9. An intervertebral distraction tool according to claim 2, wherein,

A polygonal rod section (53) is arranged at the second end of the driving rod (51), a polygonal hole (625) which can be in plug-in fit with the polygonal rod section (53) is arranged on the overload prevention connecting piece (62), and the polygonal rod section (53) is inserted into the polygonal hole (625) so that the overload prevention connecting piece (62) can be in anti-rotation fit with the driving rod (51); and/or the number of the groups of groups,

The second end of the driving rod (51) can be inserted into the overload prevention connecting piece (62), an annular groove wound on the driving rod (51) is arranged at the second end of the driving rod (51), a limiting bead (624) which is arranged along the radial direction of the driving rod (51) in a floatable manner is arranged in the overload prevention connecting piece (62), and the limiting bead (624) stretches into the annular groove when the second end of the driving rod (51) is inserted into the overload prevention connecting piece (62).
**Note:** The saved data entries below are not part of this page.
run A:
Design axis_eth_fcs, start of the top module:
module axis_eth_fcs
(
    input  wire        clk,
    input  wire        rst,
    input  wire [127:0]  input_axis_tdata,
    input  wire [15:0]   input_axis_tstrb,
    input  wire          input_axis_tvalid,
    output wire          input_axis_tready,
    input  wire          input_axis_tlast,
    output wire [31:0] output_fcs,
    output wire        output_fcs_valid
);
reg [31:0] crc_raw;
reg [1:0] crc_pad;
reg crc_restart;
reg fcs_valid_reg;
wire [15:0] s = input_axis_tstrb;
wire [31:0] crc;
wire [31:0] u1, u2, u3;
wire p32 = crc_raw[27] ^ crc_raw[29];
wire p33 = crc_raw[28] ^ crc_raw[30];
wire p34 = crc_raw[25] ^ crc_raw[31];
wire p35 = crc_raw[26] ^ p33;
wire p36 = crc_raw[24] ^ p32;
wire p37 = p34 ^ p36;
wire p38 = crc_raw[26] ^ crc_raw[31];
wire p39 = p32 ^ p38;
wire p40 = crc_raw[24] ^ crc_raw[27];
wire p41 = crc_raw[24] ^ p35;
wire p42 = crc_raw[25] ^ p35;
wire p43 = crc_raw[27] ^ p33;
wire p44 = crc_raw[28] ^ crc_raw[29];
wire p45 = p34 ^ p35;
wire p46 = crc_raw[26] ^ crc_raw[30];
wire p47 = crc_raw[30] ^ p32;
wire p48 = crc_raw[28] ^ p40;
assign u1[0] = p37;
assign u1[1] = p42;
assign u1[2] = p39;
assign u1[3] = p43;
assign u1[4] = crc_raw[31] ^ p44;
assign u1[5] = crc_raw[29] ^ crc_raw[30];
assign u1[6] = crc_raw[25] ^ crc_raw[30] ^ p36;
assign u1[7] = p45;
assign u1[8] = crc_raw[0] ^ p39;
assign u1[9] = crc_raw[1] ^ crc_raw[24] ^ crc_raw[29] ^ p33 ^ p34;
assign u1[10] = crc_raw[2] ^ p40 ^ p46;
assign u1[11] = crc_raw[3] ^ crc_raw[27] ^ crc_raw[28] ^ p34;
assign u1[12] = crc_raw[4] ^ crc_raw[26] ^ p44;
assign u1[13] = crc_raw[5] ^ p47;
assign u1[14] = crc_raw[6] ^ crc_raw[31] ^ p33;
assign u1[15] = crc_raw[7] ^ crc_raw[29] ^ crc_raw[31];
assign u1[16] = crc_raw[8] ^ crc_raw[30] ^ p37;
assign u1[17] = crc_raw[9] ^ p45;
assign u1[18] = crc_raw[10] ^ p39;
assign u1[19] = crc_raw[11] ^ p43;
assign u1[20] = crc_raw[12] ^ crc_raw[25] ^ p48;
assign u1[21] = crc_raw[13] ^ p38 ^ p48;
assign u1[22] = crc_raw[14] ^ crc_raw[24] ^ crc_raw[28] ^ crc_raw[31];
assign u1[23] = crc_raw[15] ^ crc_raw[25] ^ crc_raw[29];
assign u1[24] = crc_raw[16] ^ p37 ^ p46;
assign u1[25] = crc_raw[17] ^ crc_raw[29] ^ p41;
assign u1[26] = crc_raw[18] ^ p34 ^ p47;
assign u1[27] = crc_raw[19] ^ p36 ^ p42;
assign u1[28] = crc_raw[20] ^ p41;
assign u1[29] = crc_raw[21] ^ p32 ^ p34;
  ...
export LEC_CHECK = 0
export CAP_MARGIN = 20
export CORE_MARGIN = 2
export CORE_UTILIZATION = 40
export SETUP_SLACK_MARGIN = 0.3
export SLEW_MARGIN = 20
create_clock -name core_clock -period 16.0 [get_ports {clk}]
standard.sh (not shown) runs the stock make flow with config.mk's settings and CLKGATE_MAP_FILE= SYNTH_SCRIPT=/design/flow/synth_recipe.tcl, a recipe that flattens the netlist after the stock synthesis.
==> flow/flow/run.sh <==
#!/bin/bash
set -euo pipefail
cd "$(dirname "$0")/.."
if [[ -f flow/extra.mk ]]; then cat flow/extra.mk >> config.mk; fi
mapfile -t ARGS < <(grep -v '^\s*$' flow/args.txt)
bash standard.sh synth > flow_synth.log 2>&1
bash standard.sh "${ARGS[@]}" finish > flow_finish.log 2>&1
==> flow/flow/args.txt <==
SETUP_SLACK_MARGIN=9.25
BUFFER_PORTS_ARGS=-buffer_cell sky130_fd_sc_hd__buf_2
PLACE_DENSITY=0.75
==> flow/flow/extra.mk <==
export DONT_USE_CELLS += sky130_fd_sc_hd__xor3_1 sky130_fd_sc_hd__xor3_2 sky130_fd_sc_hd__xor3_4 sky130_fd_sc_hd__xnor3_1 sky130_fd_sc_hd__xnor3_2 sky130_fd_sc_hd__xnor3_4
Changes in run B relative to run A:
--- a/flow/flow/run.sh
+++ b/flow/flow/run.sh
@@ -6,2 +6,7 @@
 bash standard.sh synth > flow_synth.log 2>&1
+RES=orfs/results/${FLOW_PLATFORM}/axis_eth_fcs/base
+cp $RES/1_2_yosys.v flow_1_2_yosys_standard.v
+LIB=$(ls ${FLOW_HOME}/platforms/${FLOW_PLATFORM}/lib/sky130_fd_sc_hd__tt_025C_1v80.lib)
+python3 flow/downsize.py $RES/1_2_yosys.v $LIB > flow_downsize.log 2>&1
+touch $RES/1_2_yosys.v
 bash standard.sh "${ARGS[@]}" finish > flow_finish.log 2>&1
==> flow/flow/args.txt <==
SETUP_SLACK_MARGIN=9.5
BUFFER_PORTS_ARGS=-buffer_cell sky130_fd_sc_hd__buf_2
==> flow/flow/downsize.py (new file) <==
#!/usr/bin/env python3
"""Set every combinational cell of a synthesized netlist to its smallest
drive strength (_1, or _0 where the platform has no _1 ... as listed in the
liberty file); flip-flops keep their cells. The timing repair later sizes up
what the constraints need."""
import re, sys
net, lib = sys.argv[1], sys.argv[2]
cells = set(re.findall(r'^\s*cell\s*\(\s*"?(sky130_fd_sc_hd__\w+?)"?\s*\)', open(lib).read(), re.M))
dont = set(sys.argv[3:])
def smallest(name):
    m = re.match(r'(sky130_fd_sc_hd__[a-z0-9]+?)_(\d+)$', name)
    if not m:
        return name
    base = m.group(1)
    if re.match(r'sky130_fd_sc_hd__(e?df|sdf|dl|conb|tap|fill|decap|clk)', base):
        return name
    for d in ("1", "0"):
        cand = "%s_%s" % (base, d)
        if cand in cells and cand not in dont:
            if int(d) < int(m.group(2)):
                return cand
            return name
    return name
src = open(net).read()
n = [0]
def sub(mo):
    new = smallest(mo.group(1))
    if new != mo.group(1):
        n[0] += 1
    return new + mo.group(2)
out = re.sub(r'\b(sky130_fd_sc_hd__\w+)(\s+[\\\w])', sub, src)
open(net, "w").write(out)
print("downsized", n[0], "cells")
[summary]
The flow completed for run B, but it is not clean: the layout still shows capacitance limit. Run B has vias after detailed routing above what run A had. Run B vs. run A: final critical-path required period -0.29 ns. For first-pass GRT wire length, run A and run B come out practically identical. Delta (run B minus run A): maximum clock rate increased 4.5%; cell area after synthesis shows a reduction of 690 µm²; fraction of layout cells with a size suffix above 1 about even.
This design comes from an exercise in tuning for small area and a short achievable clock period on the open sky130 flow, not from production work. Function was checked by simulation only, so behaviour that the tests miss may differ from the original. Power is estimated from default activity; no workload was simulated.

===== standard.sh =====
#!/bin/bash
# synth_recipe.tcl (not shown) runs the flow's synth.tcl, then flattens the netlist and writes it again
# the make line also repeats each setting of config.mk as NAME=value (left out here)
make -C /OpenROAD-flow-scripts/flow DESIGN_CONFIG=/design/flow/config.mk WORK_HOME=/design/flow/orfs CLKGATE_MAP_FILE= SYNTH_SCRIPT=/design/flow/synth_recipe.tcl "${@:-finish}"
What follows belongs to an exercise in optimizing a design on an open flow for small area; a production flow would make more cautious choices. The RTL was checked by simulation tests, not by an equivalence proof against the original design. The clock port is modelled as an ideal driver, which makes a skipped or thinned clock tree look cheaper than it is; a real chip needs a root buffer or a tree. Power and IR drop assume default switching activity.

== rev 12 ==
==> flow/design.v (excerpt) <==
module hdmi_driver(
	input clk,
	input rst,
	input [23:0] time_count,
	output hs,
	output vs,
	output de,
	output[7:0] rgb_r,
	output[7:0] rgb_g,
	output[7:0] rgb_b
);
Size in the first run: ~260 cells after synthesis, ~49 flip-flops, ~53 I/O pins, roughly 0.0023 mm2 of cells after synthesis.
==> flow/config.mk <==
export PLATFORM = sky130hd
export DESIGN_NAME = hdmi_driver
export DESIGN_NICKNAME = hdmi_driver
export VERILOG_FILES = /design/flow/design.v
export SDC_FILE = /design/flow/constraint.sdc
export NUM_CORES = 4
export LEC_CHECK = 0
export ABC_AREA = 1
export CAP_MARGIN = 0
export CORE_MARGIN = 2
export CORE_UTILIZATION = 40
export SLEW_MARGIN = 0
==> flow/constraint.sdc <==
create_clock -name core_clock -period 6.7 [get_ports {clk}]
set_input_delay 1.3400 -clock core_clock [delete_from_list [all_inputs] [get_ports {clk}]]
set_output_delay 1.3400 -clock core_clock [all_outputs]
set_load 0.01 [all_outputs]
standard.sh (not shown) runs the stock make flow with config.mk's settings and CLKGATE_MAP_FILE= SYNTH_SCRIPT=/design/flow/synth_recipe.tcl, a recipe that flattens the netlist after the stock synthesis.
==> flow/flow/run.sh <==
#!/bin/bash
# Own layout flow: the standard ORFS flow (standard.sh) with three changes:
#  - synthesis maps with flow/abc.script (an area-oriented ABC script) instead
#    of ORFS's abc_area/abc_speed script, and leaves the adders to ABC
#    (ADDER_MAP_FILE empty: no half/full adder cells); everything else in
#    synth_recipe.tcl (synth -nofsm -noshare, flatten, renames) is unchanged;
#  - the port buffers are the smallest buffer, sky130_fd_sc_hd__buf_1;
#  - clock tree synthesis without dummy loads, using small clock buffers.
# Each tool's full output is in orfs/logs/ and flow.log in the work folder.
set -euo pipefail
W=$(pwd)
cat > "$W/own_synth.tcl" <<X
proc abc {args} {
  set i [lsearch -exact \$args -script]
  if {\$i >= 0} { lset args [expr {\$i + 1}] $W/flow/abc.script }
  yosys abc {*}\$args
}
source $W/synth_recipe.tcl
X
bash standard.sh SYNTH_SCRIPT="$W/own_synth.tcl" ADDER_MAP_FILE= \
  "BUFFER_PORTS_ARGS=-buffer_cell sky130_fd_sc_hd__buf_1" \
  "CTS_ARGS=-sink_clustering_enable -repair_clock_nets -dont_use_dummy_load -buf_list sky130_fd_sc_hd__clkbuf_4 -root_buf sky130_fd_sc_hd__clkbuf_4" \
  LEAF_SLEW_MAX=0.120 POST_CTS_TCL="$W/flow/cts_post.tcl" \
  finish > "$W/flow.log" 2>&1
==> flow/flow/cts_post.tcl <==
set block [ord::get_db_block]
set clk_net [[$block findBTerm clk] getNet]
# the flip-flop clock pins, wherever CTS connected them
set sinks {}
foreach inst [$block getInsts] {
  set it [$inst findITerm CLK]
  if {$it ne "NULL" && [[$inst getMaster] isSequential]} {
    set bb [$inst getBBox]
    lappend sinks [list $it [expr {([$bb xMin] + [$bb xMax]) / 2}] [expr {([$bb yMin] + [$bb yMax]) / 2}]]
  }
}
# remove CTS's buffers and nets
set old_nets {}
foreach inst [$block getInsts] {
  if {[string match "clkbuf_*_clk" [$inst getName]]} {
    set n [[$inst findITerm X] getNet]
    if {$n ne "NULL"} { lappend old_nets $n }
    odb::dbInst_destroy $inst
  }
}
foreach s $sinks { [lindex $s 0] disconnect }
foreach n $old_nets { odb::dbNet_destroy $n }
# four groups
set byx [lsort -integer -index 1 $sinks]
set h [expr {[llength $byx] / 2}]
set groups {}
foreach half [list [lrange $byx 0 [expr {$h - 1}]] [lrange $byx $h end]] {
  set byy [lsort -integer -index 2 $half]
  set q [expr {[llength $byy] / 2}]
  lappend groups [lrange $byy 0 [expr {$q - 1}]] [lrange $byy $q end]
}
set master4 [[ord::get_db] findMaster sky130_fd_sc_hd__clkbuf_4]
set leaves {}
set k 0
foreach g $groups {
  set sx 0; set sy 0
  foreach s $g { incr sx [lindex $s 1]; incr sy [lindex $s 2] }
  set cx [expr {$sx / [llength $g]}]
  set cy [expr {$sy / [llength $g]}]
  set buf [odb::dbInst_create $block $master4 clkbuf_leaf_${k}_clk]
  set net [odb::dbNet_create $block clknet_leaf_${k}_clk]
  $net setSigType CLOCK
  [$buf findITerm A] connect $clk_net
  [$buf findITerm X] connect $net
  foreach s $g { [lindex $s 0] connect $net }
  $buf setLocation $cx $cy
  $buf setPlacementStatus PLACED
  lappend leaves [list $buf $g]
  incr k
}
detailed_placement
estimate_parasitics -placement
foreach l $leaves {
  set worst 0
  foreach s [lindex $l 1] {
    set it [lindex $s 0]
    set sl [get_property [get_pins [[$it getInst] getName]/CLK] slew_max]
    if {$sl > $worst} { set worst $sl }
  }
  puts "LEAFSLEW [[lindex $l 0] getName] [llength [lindex $l 1]] $worst"
  if {$worst > $::env(LEAF_SLEW_MAX)} {
    replace_cell [[lindex $l 0] getName] sky130_fd_sc_hd__clkbuf_8
  }
}
detailed_placement
estimate_parasitics -placement
Other scripts of this flow, unchanged in this note and not shown: flow/flow/abc.script
Rev 12: PASS, flow complete, no timing, DRC or antenna violations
10. An intervertebral distraction tool according to claim 2, wherein,

The abutting piece (30) is provided with a threaded hole, a first end of the driving rod (51) is provided with a threaded section capable of being matched with the threaded hole, and the driving rod (51) rotates for one circle to enable the upper end plate (10) and the lower end plate (20) to be far away from each other or close to each other by a preset distance;

The shell (61) is provided with a counter (64), and the counter (64) can record the rotation circle number of the driving rod (51) so as to calculate the distance value of the upper end plate (10) and the lower end plate (20) which are far away from each other or close to each other.